Die Briten haben immerhin genug Leute, um die Mannschaft, die den Brexit-Schlamassel verursacht hat, zu ersetzen. Die Neuen mussten ein Gericht fragen, ob und wie sie den Volkswillen umsetzen können. Interessant sind hier die Parallelen zu den Führungsetagen grosser Unternehmen. Die Mannschaft, die den Job vermasselt, wird noch während des Spiels vom Feld genommen und ein neuer Stab eingesetzt. Neues Spiel, neues Glück. Verantwortung? Wie gedruckte Bücher. Nostalgie fürs Kinderzimmer.

 

Erdogan zeigt uns wie der Rückbau von der Demokratie zur Diktatur über Nacht funktioniert: Wichtig ist ein anständiges Feindbild, auch wenn es am Anfang nur in der Wahrnehmung existiert. Den Rest besorgt die Propaganda, wenn man die Medienvielfalt gleichzeitig sauber zusammenfaltet. Wahrscheinlich müssen wir auch realistisch betrachtet unsere Erwartungen an die Demokratie anpassen.

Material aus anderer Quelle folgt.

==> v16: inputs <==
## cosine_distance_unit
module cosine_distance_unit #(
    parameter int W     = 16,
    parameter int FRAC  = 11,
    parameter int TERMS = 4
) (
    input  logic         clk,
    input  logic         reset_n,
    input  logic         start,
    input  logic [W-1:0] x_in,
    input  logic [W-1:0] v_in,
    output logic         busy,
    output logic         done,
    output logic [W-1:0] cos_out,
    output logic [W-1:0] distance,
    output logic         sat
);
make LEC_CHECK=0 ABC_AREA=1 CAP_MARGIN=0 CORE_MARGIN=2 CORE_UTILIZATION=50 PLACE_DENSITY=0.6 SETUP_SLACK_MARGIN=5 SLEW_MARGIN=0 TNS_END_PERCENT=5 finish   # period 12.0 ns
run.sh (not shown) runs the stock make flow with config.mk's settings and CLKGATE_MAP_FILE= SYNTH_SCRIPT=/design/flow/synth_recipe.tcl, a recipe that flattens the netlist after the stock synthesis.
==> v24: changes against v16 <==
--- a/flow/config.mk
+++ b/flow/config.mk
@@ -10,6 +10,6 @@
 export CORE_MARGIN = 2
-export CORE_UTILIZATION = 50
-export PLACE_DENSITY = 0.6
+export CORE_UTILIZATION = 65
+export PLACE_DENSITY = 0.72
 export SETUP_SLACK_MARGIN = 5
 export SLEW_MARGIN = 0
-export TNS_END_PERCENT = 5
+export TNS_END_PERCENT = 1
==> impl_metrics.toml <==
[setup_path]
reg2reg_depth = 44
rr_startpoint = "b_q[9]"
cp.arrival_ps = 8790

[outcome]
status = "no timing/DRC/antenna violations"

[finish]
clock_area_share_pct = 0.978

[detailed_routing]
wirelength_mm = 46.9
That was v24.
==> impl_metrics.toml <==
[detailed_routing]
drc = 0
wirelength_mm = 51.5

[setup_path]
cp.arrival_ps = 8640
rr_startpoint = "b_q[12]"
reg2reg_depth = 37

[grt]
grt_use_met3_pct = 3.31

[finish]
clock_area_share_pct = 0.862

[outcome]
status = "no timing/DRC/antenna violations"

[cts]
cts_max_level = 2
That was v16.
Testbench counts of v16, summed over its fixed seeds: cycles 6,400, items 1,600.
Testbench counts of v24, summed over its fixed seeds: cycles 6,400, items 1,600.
This design comes from an exercise in tuning for small area, a short achievable clock period and few clock cycles on the open sky130 flow, not from production work.
Where RTL was checked, it was by simulation tests only, not by an equivalence proof against the original.

==> inputs of run a <==
Design linked_list_sequence_store, start of the top module:
module linked_list_sequence_store #(
    parameter int CAPACITY = llss_pkg::CAPACITY_DEF
) (
    input  wire logic               i_clk,
    input  wire logic               i_rst_n,
    input  wire logic               i_valid,
    output logic                    o_ready,
    input  wire logic [3:0]         i_req_type,
    input  wire logic signed [31:0] i_elem_value,
    input  wire logic signed [31:0] i_anchor_value,
    output logic                    o_valid,
    input  wire logic               i_ready,
    output logic signed [31:0]      o_out_value,
    output logic [1:0]              o_status,
    output logic [6:0]              o_node_total,
    output logic                    o_last_flag
);
make LEC_CHECK=0 CAP_MARGIN=20 CELL_PAD_IN_SITES_DETAIL_PLACEMENT=1 CELL_PAD_IN_SITES_GLOBAL_PLACEMENT=1 CORE_MARGIN=2 CORE_UTILIZATION=30 PLACE_DENSITY=0.4 SETUP_SLACK_MARGIN=4.0 SLEW_MARGIN=20 SYNTH_HIERARCHICAL=1 SYNTH_MINIMUM_KEEP_SIZE=0 finish   # period 7.5 ns
run.sh (not shown) runs the stock make flow with config.mk's settings and CLKGATE_MAP_FILE= SYNTH_SCRIPT=/design/flow/synth_recipe.tcl, a recipe that flattens the netlist after the stock synthesis.
==> run b (differences from run a) <==
--- a/flow/design.v
+++ b/flow/design.v
@@ -15,59 +15,10 @@
     localparam logic [1:0] ST_NOTFOUND = 2'd2;
     localparam logic [1:0] ST_FULL     = 2'd3;
 endpackage
 `default_nettype wire
 `default_nettype none
-module llss_slot (
-    input  wire logic        i_clk,
-    input  wire logic        i_wr,         
-    input  wire logic        i_up,         
-    input  wire logic        i_dn,         
-    input  wire logic [31:0] i_wr_data,
-    input  wire logic [31:0] i_lo,
-    input  wire logic [31:0] i_hi,
-    output logic [31:0]      o_q,
-    input  wire logic [31:0] i_probe,
-    output logic             o_eq          
-);
-    logic hold;
-    assign hold = !(i_wr || i_up || i_dn);
-    always_ff @(posedge i_clk)
-        o_q <= ({32{i_wr}} & i_wr_data) | ({32{i_up}} & i_lo) |
-               ({32{i_dn}} & i_hi) | ({32{hold}} & o_q);
-    assign o_eq = o_q == i_probe;
-endmodule
-module llss_group (
-    input  wire logic        i_clk,
-    input  wire logic [3:0]  i_wr,
-    input  wire logic [3:0]  i_up,
-    input  wire logic [3:0]  i_dn,
-    input  wire logic [31:0] i_wr_data,
-    input  wire logic [31:0] i_lo,         
-    input  wire logic [31:0] i_hi,         
-    output logic [31:0]      o_bot,        
-    output logic [31:0]      o_top,        
-    input  wire logic [31:0] i_probe,
-    output logic [3:0]       o_eq,
-    input  wire logic [3:0]  i_rd_sel,
-    output logic [31:0]      o_rd
-);
-    logic [31:0] q [4];
-    for (genvar k = 0; k < 4; k++) begin : g_s
-        llss_slot u_slot (
-            .i_clk(i_clk), .i_wr(i_wr[k]), .i_up(i_up[k]), .i_dn(i_dn[k]),
-            .i_wr_data(i_wr_data),
-            .i_lo((k == 0) ? i_lo : q[(k == 0) ? 0 : k - 1]),
-            .i_hi((k == 3) ? i_hi : q[(k == 3) ? k : k + 1]),
-            .o_q(q[k]), .i_probe(i_probe), .o_eq(o_eq[k])
-        );
-    end
-    assign o_bot = q[0];
-    assign o_top = q[3];
-    assign o_rd = ({32{i_rd_sel[0]}} & q[0]) | ({32{i_rd_sel[1]}} & q[1]) |
-                  ({32{i_rd_sel[2]}} & q[2]) | ({32{i_rd_sel[3]}} & q[3]);
-endmodule
 module llss_node_store #(
     parameter int CAPACITY = 64
 ) (
     input  wire logic                 i_clk,
     input  wire logic [CAPACITY-1:0]  i_wr,      
@@ -77,28 +28,27 @@
     input  wire logic [31:0]          i_probe,
     output logic [CAPACITY-1:0]       o_eq,      
     input  wire logic [CAPACITY-1:0]  i_rd_sel,  
     output logic [31:0]               o_rd_data
 );
-    localparam int NG = CAPACITY / 4;
-    logic [31:0] bot [NG];
-    logic [31:0] top [NG];
-    logic [31:0] rd [NG];
-    for (genvar g = 0; g < NG; g++) begin : g_grp
-        llss_group u_grp (
-            .i_clk(i_clk), .i_wr(i_wr[4*g +: 4]), .i_up(i_up[4*g +: 4]), .i_dn(i_dn[4*g +: 4]),
-            .i_wr_data(i_wr_data),
-            .i_lo((g == 0) ? i_wr_data : top[(g == 0) ? 0 : g - 1]),
-            .i_hi((g == NG - 1) ? i_wr_data : bot[(g == NG - 1) ? g : g + 1]),
-            .o_bot(bot[g]), .o_top(top[g]),
-            .i_probe(i_probe), .o_eq(o_eq[4*g +: 4]),
-            .i_rd_sel(i_rd_sel[4*g +: 4]), .o_rd(rd[g])
-        );
+    logic [31:0] r_slot [CAPACITY];
+    logic [CAPACITY-1:0] s_hold;
+    logic [31:0] s_rd [CAPACITY];
+    assign s_hold = ~(i_wr | i_up | i_dn);
+    for (genvar i = 0; i < CAPACITY; i++) begin : g_slot
+        logic [31:0] s_lo, s_hi;
+        assign s_lo = (i == 0) ? i_wr_data : r_slot[(i == 0) ? 0 : i - 1];
+        assign s_hi = (i == CAPACITY - 1) ? i_wr_data : r_slot[(i == CAPACITY - 1) ? i : i + 1];
+        always_ff @(posedge i_clk)
+            r_slot[i] <= ({32{i_wr[i]}} & i_wr_data) | ({32{i_up[i]}} & s_lo) |
+                         ({32{i_dn[i]}} & s_hi) | ({32{s_hold[i]}} & r_slot[i]);
+        assign o_eq[i] = r_slot[i] == i_probe;
+        assign s_rd[i] = {32{i_rd_sel[i]}} & r_slot[i];
     end
     always_comb begin
         o_rd_data = '0;
-        for (int g = 0; g < NG; g++) o_rd_data = o_rd_data | rd[g];
+        for (int i = 0; i < CAPACITY; i++) o_rd_data = o_rd_data | s_rd[i];
     end
 endmodule
 `default_nettype wire
 `default_nettype none
 module linked_list_sequence_store #(
@@ -144,12 +94,12 @@
     logic [6:0]   r_cnt;
     logic         r_rev;
     logic         r_ordy;
     logic         c_v;
     logic [3:0]   c_t;
-    logic         c_search;          
-    logic [31:0]  c_ev, c_pr;        
+    logic         c_after, c_search;   
+    logic [31:0]  c_ev, c_av;
     logic         p_v;
     logic [3:0]   p_t;
     logic [31:0]  p_ev;
     logic [N-1:0] p_m;               
     logic         p_cw;              
@@ -164,29 +114,26 @@
     logic         e_multi;           
     logic [1:0]   e_st;
     logic         e_vrd, e_vev;      
     logic [N-1:0] e_rsel;            
     logic [6:0]   e_lrem;            
-    logic         r_ex;              
-    logic         f_v;
-    logic [41:0]  f_res;             
     logic         r_o0v, r_o1v;
-    logic [41:0]  r_o0, r_o1;
+    logic [41:0]  r_o0, r_o1;        
     logic [N-1:0] s_wr, s_up, s_dn, s_eq;
     logic [31:0]  s_probe, s_rd;
-    assign s_probe = c_pr;
+    assign s_probe = c_after ? c_av : c_ev;
     llss_node_store #(.CAPACITY(N)) u_store (
         .i_clk(i_clk), .i_wr(s_wr), .i_up(s_up), .i_dn(s_dn),
         .i_wr_data(e_ev), .i_probe(s_probe), .o_eq(s_eq),
         .i_rd_sel(e_rsel), .o_rd_data(s_rd)
     );
     logic         ex, e_done, e_free;
     logic [N-1:0] v_next;
     logic [6:0]   cnt_next, cnt_up, cnt_dn;
     logic [41:0]  res;
     always_comb begin
-        ex   = r_ex;
+        ex   = e_v && !r_o1v;
         s_wr = (ex && e_ins) ? (e_ge & ~(e_ge << 1)) : '0;
         s_up = (ex && e_ins) ? (e_ge << 1) : '0;
         s_dn = (ex && e_del) ? e_ge : '0;
         v_next   = (ex && e_ins) ? {r_v[N-2:0], 1'b1} : (ex && e_del) ? {1'b0, r_v[N-1:1]} : r_v;
         cnt_up   = r_cnt + 7'd1;
@@ -199,11 +146,11 @@
     logic         p_adv, p_free;
     logic [N-1:0] pm, asc, desc_n, ge_ins, ge_del, last_slot;
     logic         found, empty, full, is_ins, is_del, do_ins, do_del, rev_p;
     logic [1:0]   st;
     always_comb begin
-        p_adv  = p_v && (!e_v || (r_ex && e_last && !(p_search && e_mod)));
+        p_adv  = p_v && (!e_v || (!r_o1v && e_last && !(p_search && e_mod)));
         p_free = !p_v || p_adv;
         pm     = follow(p_m, s_wr, s_up, s_dn, p_cw);
         asc    = or_up(p_m);
         desc_n = ~(or_down(p_m) >> 1);   
         found  = asc[N-1];
@@ -245,18 +192,15 @@
         c_adv  = c_v && p_free;
         c_free = !c_v || c_adv;
         cm     = follow(s_eq, s_wr, s_up, s_dn, e_ev == s_probe) & v_next;
         next_e_ev = p_adv ? p_ev : e_ev;
     end
-    logic take, res_v, f_mv, f_v_n, o0v_n, o1v_n, c_v_n, p_v_n, e_v_n, e_last_n, p_wait_n;
+    logic take, res_v, o1v_n, c_v_n, p_v_n, e_v_n, e_last_n, p_wait_n;
     always_comb begin
         take  = r_o0v && i_ready;
         res_v = ex && e_resp;
-        f_mv  = f_v && (!r_o1v || take);
-        f_v_n = res_v || (f_v && !f_mv);
-        o0v_n = (r_o0v && !take) || r_o1v || f_v;
-        o1v_n = r_o1v ? (!take || f_v) : (f_v && r_o0v && !take);
+        o1v_n = r_o1v ? !take : (res_v && r_o0v && !take);
         c_v_n = (r_ordy && i_valid) || (c_v && !c_adv);
         p_v_n = c_adv || (p_v && !p_adv);
         e_v_n = p_adv || (e_v && !e_done);
         p_wait_n = (c_adv ? c_search : p_search) &&
                    (p_adv ? (do_ins || do_del) : (e_v && !e_done && e_mod));
@@ -270,34 +214,33 @@
             e_v    <= 1'b0;
             r_v    <= '0;
             r_cnt  <= '0;
             r_rev  <= 1'b0;
             r_ordy <= 1'b1;
-            r_ex   <= 1'b0;
-            f_v    <= 1'b0;
             r_o0v  <= 1'b0;
             r_o1v  <= 1'b0;
         end else begin
             c_v   <= c_v_n;
             p_v   <= p_v_n;
             e_v   <= e_v_n;
             r_v   <= v_next;
             r_cnt <= cnt_next;
             if (p_adv) r_rev <= rev_p;
-            r_ordy <= !c_v_n || !p_v_n || !e_v_n ||
-                      (e_last_n && (!f_v_n || !o1v_n) && !p_wait_n);
-            r_ex  <= e_v_n && (!f_v_n || !o1v_n);
-            f_v   <= f_v_n;
-            r_o0v <= o0v_n;
+            r_ordy <= !c_v_n || !p_v_n || !e_v_n || (e_last_n && !o1v_n && !p_wait_n);
             r_o1v <= o1v_n;
+            if (r_o1v) begin
+                if (take) r_o0v <= 1'b1;
+            end else if (res_v) r_o0v <= 1'b1;
+            else if (take) r_o0v <= 1'b0;
         end
         if (r_ordy) begin
             c_t  <= i_req_type;
+            c_after  <= i_req_type == llss_pkg::REQ_INS_AFTER;
             c_search <= i_req_type == llss_pkg::REQ_INS_AFTER ||
                         i_req_type == llss_pkg::REQ_DEL_VALUE;
             c_ev <= i_elem_value;
-            c_pr <= (i_req_type == llss_pkg::REQ_INS_AFTER) ? i_anchor_value : i_elem_value;
+            c_av <= i_anchor_value;
         end
         if (c_adv) begin
             p_t  <= c_t;
             p_search <= c_search;
             p_ev <= c_ev;
@@ -323,13 +266,16 @@
         end else if (ex && e_multi) begin
             e_rsel  <= r_rev ? (e_rsel >> 1) : (e_rsel << 1);
             e_lrem  <= e_lrem - 7'd1;
         end
         e_last <= e_last_n;
-        if (res_v) f_res <= res;
-        if (!r_o0v || take) r_o0 <= r_o1v ? r_o1 : f_res;
-        if (r_o1v ? take : !(!r_o0v || take)) r_o1 <= f_res;
+        if (r_o1v) begin
+            if (take) r_o0 <= r_o1;
+        end else if (res_v) begin
+            if (!r_o0v || take) r_o0 <= res;
+            else r_o1 <= res;
+        end
     end
     assign o_ready      = r_ordy;
     assign o_valid      = r_o0v;
     assign o_out_value  = r_o0[41:10];
     assign o_status     = r_o0[9:8];
Settings changed: CELL_PAD_IN_SITES_DETAIL_PLACEMENT 1 to default, CELL_PAD_IN_SITES_GLOBAL_PLACEMENT 1 to default, CORE_UTILIZATION 30 to 35, PLACE_DENSITY 0.4 to 0.42, SYNTH_HIERARCHICAL 1 to default, SYNTH_MINIMUM_KEEP_SIZE 0 to default.
==> qor summary <==
Post-synthesis register bit count: run a 2602; run b 2559
Post-placement cell count: run a 23100; run b 22300
Adder and majority gate portion of the synthesized area: run a 0.0398%; run b 0.0342%
Post-synthesis instance area: run a 0.151 sq mm; run b 0.147 sq mm
Number of sinks on the clock net: run a 2602; run b 2559
Distinct cell type count after synthesis: run a 91; run b 80
Total half-perimeter wirelength after legalization and detailed placement: run a 756000 um; run b 1310000 um
Run status: run a no timing/DRC/antenna violations; run b aborted with a tool error
Failing step: run a -; run b global routing (5_1_grt)
Number of placement rows: run a 260; run b 237
EDFF count, synth: run a 440; run b 399
Syn. warnings: run a 14; run b 4
Starting density of the core: run a 30.1%; run b 35.2%
Sequential-to-total area share from yosys stat: run a 37.4%; run b 37.7%
Synthesized netlist cell count: run a 17000; run b 17100
TritonCTS Buffers: run a 350; run b 314
Total nets after synthesis: run a 17100; run b 17200
Die W: run a 714 um; run b 651 um
Post-Synth XOR/XNOR Area: run a 12.3%; run b 12.5%
Number of gates given a new drive strength after cts: run a 165; run b 441
Post-CTS Setup Repair Bufs: run a 59; run b 171
Testbench counts of run a, summed over its fixed seeds: cycles 73,886.
Testbench counts of run b, summed over its fixed seeds: cycles 73,878.
Background: an optimization exercise with open tools, aiming at small area, a short achievable clock period and few clock cycles per item. Do not read the settings as production practice.
Power and IR drop assume default switching activity.

==> zinc: inputs <==
==> flow/design.v <==
`timescale 1ns / 1ps
`default_nettype none
package imsp_pkg;
	localparam logic [1:0] KIND_CHAR = 2'd0;
	localparam logic [1:0] KIND_EOL  = 2'd1;
	localparam logic [1:0] KIND_EOF  = 2'd2;
	localparam logic [1:0] EV_CHAR   = 2'd0;
	localparam logic [1:0] EV_PARA   = 2'd1;
	localparam logic [1:0] EV_CENTRE = 2'd2;
	localparam logic [1:0] EV_ERROR  = 2'd3;
	localparam int ST_BOLD   = 0;
	localparam int ST_ITALIC = 1;
	localparam int ST_UNDER  = 2;
	localparam int ST_STRIKE = 3;
	localparam logic [15:0] CH_BSLASH = 16'h005C;
	localparam logic [15:0] CH_GT     = 16'h003E;
	localparam logic [15:0] CH_LT     = 16'h003C;
	localparam logic [15:0] CH_STAR   = 16'h002A;
	localparam logic [15:0] CH_UNDER  = 16'h005F;
	localparam logic [15:0] CH_TILDE  = 16'h007E;
	function automatic logic [15:0] hdr_unit(input logic [3:0] pos);
		logic [15:0] u;
		case (pos)
			4'd0: u = 16'h002F;
			4'd1: u = 16'h002A;
			4'd2: u = 16'h004D;
			4'd3: u = 16'h0054;
			4'd4: u = 16'h0058;
			4'd5: u = 16'h0054;
			4'd6: u = 16'h0031;
			4'd7: u = 16'h002A;
			4'd8: u = 16'h002F;
			default: u = '0;
		endcase
		hdr_unit = u;
	endfunction
endpackage
`default_nettype wire
`timescale 1ns / 1ps
`timescale 1ns / 1ps
`timescale 1ns / 1ps
`timescale 1ns / 1ps
`default_nettype none
module inline_markup_style_parser_core (
	input  wire logic        clk,
	input  wire logic        arst_n,
	input  wire logic        items_valid,
	output logic             items_ready,
	input  wire logic [15:0] items_code,
	input  wire logic [1:0]  items_kind,
	output logic             results_valid,
	input  wire logic        results_ready,
	output logic [1:0]       results_event_res,
	output logic [15:0]      results_char_out,
	output logic             results_bold,
	output logic             results_italic,
	output logic             results_underline,
	output logic             results_strike,
	output logic             results_last
);
	localparam logic [3:0] PH_SKIP = 4'd9;
	localparam logic [3:0] PH_BODY = 4'd10;
	localparam logic [3:0] PH_ERR  = 4'd11;
	localparam logic [2:0] P_NONE = 3'd0;
	localparam logic [2:0] P_BS   = 3'd1;
	localparam logic [2:0] P_LT   = 3'd2;
	localparam logic [2:0] P_TL   = 3'd3;
	localparam logic [2:0] P_ST1  = 3'd4;
	localparam logic [2:0] P_ST2  = 3'd5;
	localparam int SB = imsp_pkg::ST_BOLD;
	localparam int SI = imsp_pkg::ST_ITALIC;
	localparam int SU = imsp_pkg::ST_UNDER;
	localparam int SS = imsp_pkg::ST_STRIKE;
	logic        s_v, i_v;
	logic [15:0] s_code, i_code;
	logic [1:0]  s_kind, i_kind;
	logic [3:0]  ph_q;
	logic        first_q, zero_q, cent_q, step_q;
	logic [2:0]  pend_q;
	logic [3:0]  sty_q;
	logic        o_v, o_last;
	logic [1:0]  o_ev;
	logic [15:0] o_ch;
	logic [3:0]  o_sty;
	logic acc, or_free, consume, i_free, rdy_q;
	assign items_ready = rdy_q;
	assign acc         = items_valid && rdy_q && (items_kind != 2'd3);
	assign or_free     = !o_v || results_ready;
	logic k_char, k_eol, k_eof;
	logic in_hdr, in_skip, in_body;
	logic is_bs, is_lt, is_gt, is_st, is_ul, is_tl, hdr_ok;
	assign k_char  = (i_kind == imsp_pkg::KIND_CHAR);
	assign k_eol   = (i_kind == imsp_pkg::KIND_EOL);
	assign k_eof   = (i_kind == imsp_pkg::KIND_EOF);
	assign in_hdr  = (ph_q <= 4'd8);
	assign in_skip = (ph_q == PH_SKIP);
	assign in_body = (ph_q == PH_BODY);
	assign is_bs   = (i_code == imsp_pkg::CH_BSLASH);
	assign is_lt   = (i_code == imsp_pkg::CH_LT);
	assign is_gt   = (i_code == imsp_pkg::CH_GT);
	assign is_st   = (i_code == imsp_pkg::CH_STAR);
	assign is_ul   = (i_code == imsp_pkg::CH_UNDER);
	assign is_tl   = (i_code == imsp_pkg::CH_TILDE);
	assign hdr_ok  = (i_code == imsp_pkg::hdr_unit(ph_q));
	logic        a_para, a_tl, a_lt, has_a, two;
	logic        b_v;
	logic [1:0]  b_ev;
	logic [15:0] b_ch;
	logic [3:0]  b_sty, rs;
	logic        go;
	logic [3:0]  n_ph;
	logic        n_first, n_zero, n_cent;
	logic [2:0]  n_pend;
	logic [3:0]  n_sty;
	assign a_para = in_body && zero_q && !first_q && (k_eol || k_char);
	assign a_tl   = in_body && k_char && (pend_q == P_TL) && !is_tl;
	assign a_lt   = in_body && k_char && (pend_q == P_LT);
	assign has_a  = a_para || a_tl || a_lt;
	always_comb begin
		n_ph    = ph_q;
		n_first = first_q;
		n_zero  = zero_q;
		n_cent  = cent_q;
		n_pend  = pend_q;
		n_sty   = sty_q;
		b_v     = 1'b0;
		b_ev    = imsp_pkg::EV_CHAR;
		b_ch    = '0;
		b_sty   = '0;
		rs      = sty_q;
		go      = 1'b0;
		case (i_kind)
			imsp_pkg::KIND_EOF: begin
				if (in_hdr) begin
					b_v  = 1'b1;
					b_ev = imsp_pkg::EV_ERROR;
				end else if (in_body && !zero_q && (pend_q == P_BS || pend_q == P_TL)) begin
					b_v   = 1'b1;
					b_ch  = (pend_q == P_BS) ? imsp_pkg::CH_BSLASH : imsp_pkg::CH_TILDE;
					b_sty = sty_q;
				end
				n_ph    = 4'd0;
				n_first = 1'b1;
				n_zero  = 1'b1;
				n_cent  = 1'b0;
				n_pend  = P_NONE;
				n_sty   = '0;
			end
			imsp_pkg::KIND_EOL: begin
				if (in_hdr) begin
					b_v  = 1'b1;
					b_ev = imsp_pkg::EV_ERROR;
					n_ph = PH_ERR;
				end else if (in_skip) begin
					n_ph = PH_BODY;
				end else if (in_body) begin
					if (!zero_q && (pend_q == P_BS || pend_q == P_TL)) begin
						b_v   = 1'b1;
						b_ch  = (pend_q == P_BS) ? imsp_pkg::CH_BSLASH : imsp_pkg::CH_TILDE;
						b_sty = sty_q;
					end
					n_first = 1'b0;
					n_zero  = 1'b1;
					n_cent  = 1'b0;
					n_pend  = P_NONE;
					n_sty   = '0;
				end
			end
			imsp_pkg::KIND_CHAR: begin
				if (in_hdr) begin
					if (!hdr_ok) begin
						b_v  = 1'b1;
						b_ev = imsp_pkg::EV_ERROR;
						n_ph = PH_ERR;
					end else begin
						n_ph = (ph_q == 4'd8) ? PH_SKIP : ph_q + 4'd1;
					end
				end else if (in_body) begin
					n_first = 1'b0;
					n_zero  = 1'b0;
					if (zero_q && is_gt) begin
						b_v    = 1'b1;
						b_ev   = imsp_pkg::EV_CENTRE;
						n_cent = 1'b1;
					end else begin
						go = 1'b1;
						case (pend_q)
							P_BS: begin
								b_v    = 1'b1;
								b_ch   = i_code;
								b_sty  = sty_q;
								n_pend = P_NONE;
								go     = 1'b0;
							end
							P_TL: begin
								if (is_tl) begin
									n_sty[SS] = ~sty_q[SS];
									n_pend    = P_NONE;
									go        = 1'b0;
								end
							end
							P_ST1: begin
								if (is_st) begin
									n_pend = P_ST2;
									go     = 1'b0;
								end else begin
									rs[SI] = ~sty_q[SI];
								end
							end
							P_ST2: begin
								if (is_st) begin
									n_sty[SB] = ~sty_q[SB];
									n_sty[SI] = ~sty_q[SI];
									n_pend    = P_NONE;
									go        = 1'b0;
								end else begin
									rs[SB] = ~sty_q[SB];
								end
							end
							default: ;
						endcase
						if (go) begin
							n_pend = P_NONE;
							n_sty  = rs;
							if (is_bs) begin
								n_pend = P_BS;
							end else if (is_lt && cent_q) begin
								n_pend = P_LT;
							end else if (is_st) begin
								n_pend = P_ST1;
							end else if (is_ul) begin
								n_sty[SU] = ~rs[SU];
							end else if (is_tl) begin
								n_pend = P_TL;
							end else begin
								b_v   = 1'b1;
								b_ch  = i_code;
								b_sty = rs;
							end
						end
					end
				end
			end
			default: ;
		endcase
	end
	logic adv, bcent_q;
	assign two     = has_a && b_v;
	assign adv     = i_v && or_free;
	assign consume = adv && (step_q || !two);
	assign i_free  = !i_v || consume;
	logic        e_v, e_last, e_a;
	logic [1:0]  e_ev;
	logic [15:0] e_ch;
	logic [3:0]  e_sty;
	assign e_a    = has_a && !step_q;
	assign e_v    = i_v && (step_q || has_a || b_v);
	assign e_last = step_q || !two;
	always_comb begin
		if (step_q) begin
			e_ev  = bcent_q ? imsp_pkg::EV_CENTRE : imsp_pkg::EV_CHAR;
			e_ch  = bcent_q ? 16'h0000 : i_code;
			e_sty = bcent_q ? 4'h0 : sty_q;
		end else if (has_a) begin
			e_ev  = a_para ? imsp_pkg::EV_PARA : imsp_pkg::EV_CHAR;
			e_ch  = a_tl ? imsp_pkg::CH_TILDE : (a_lt ? imsp_pkg::CH_LT : 16'h0000);
			e_sty = a_para ? 4'h0 : sty_q;
		end else begin
			e_ev  = b_ev;
			e_ch  = b_ch;
			e_sty = b_sty;
		end
	end
	always_ff @(posedge clk or negedge arst_n) begin
		if (!arst_n) begin
			s_v     <= 1'b0;
			rdy_q   <= 1'b1;
			i_v     <= 1'b0;
			o_v     <= 1'b0;
			step_q  <= 1'b0;
			ph_q    <= 4'd0;
			first_q <= 1'b1;
			zero_q  <= 1'b1;
			cent_q  <= 1'b0;
			pend_q  <= P_NONE;
			sty_q   <= '0;
		end else begin
			s_v   <= !i_free && (s_v || acc);
			rdy_q <= !(!i_free && (s_v || acc));
			if (i_free) i_v <= s_v || acc;
			if (or_free) begin
				o_v <= e_v;
			end
			if (adv) begin
				step_q <= two && !step_q;
			end
			if (adv && !step_q) begin
				ph_q    <= n_ph;
				first_q <= n_first;
				zero_q  <= n_zero;
				cent_q  <= n_cent;
				pend_q  <= n_pend;
				sty_q   <= n_sty;
			end
		end
	end
	always_ff @(posedge clk) begin
		if (rdy_q) begin
			s_code <= items_code;
			s_kind <= items_kind;
		end
		if (i_free) begin
			i_code <= s_v ? s_code : items_code;
			i_kind <= s_v ? s_kind : items_kind;
		end
		if (adv && !step_q) begin
			bcent_q <= (b_ev == imsp_pkg::EV_CENTRE);
		end
		if (or_free) begin
			o_last <= e_last;
			o_ev   <= e_ev;
			o_ch   <= e_ch;
			o_sty  <= e_sty;
		end
	end
	assign results_valid     = o_v;
	assign results_event_res = o_ev;
	assign results_char_out  = o_ch;
	assign results_bold      = o_sty[SB];
	assign results_italic    = o_sty[SI];
	assign results_underline = o_sty[SU];
	assign results_strike    = o_sty[SS];
	assign results_last      = o_last;
endmodule
`default_nettype wire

Da bringen die Chinesen eine neue Variante ein: Die Diktatorkratie lehrt den demokratischen Umgang miteinander unter staatlicher Aufsicht und unter Einhaltung importierter Vorschriften, wie etwa jenen der OECD. 

 

Während Europas neu vereinigte Rechte die Schweiz als Vorbild für Demokratie feiert, hört man hierzulande immer häufiger, dass die Komplexität von Vorlagen wie der USRIII das gemeine Volk überfordern könnte. Schliesslich geht es wie eigentlich immer um nichts weniger als Sein oder Nicht-Sein für die Schweiz. Ich sage: In dieser absurden Welt ist das Volk mehr denn je gefordert, sein Recht auf demokratische Teilhabe zu verteidigen und miteinander ohne jegliche mediale Vermittlung im Gespräch zu bleiben. Informieren Sie sich grundsätzlich aus verschiedenen Quellen und bleiben Sie unter allen Umständen tolerant und differenziert. Es geht um nichts weniger als die Verhinderung der Schein-Demokratie.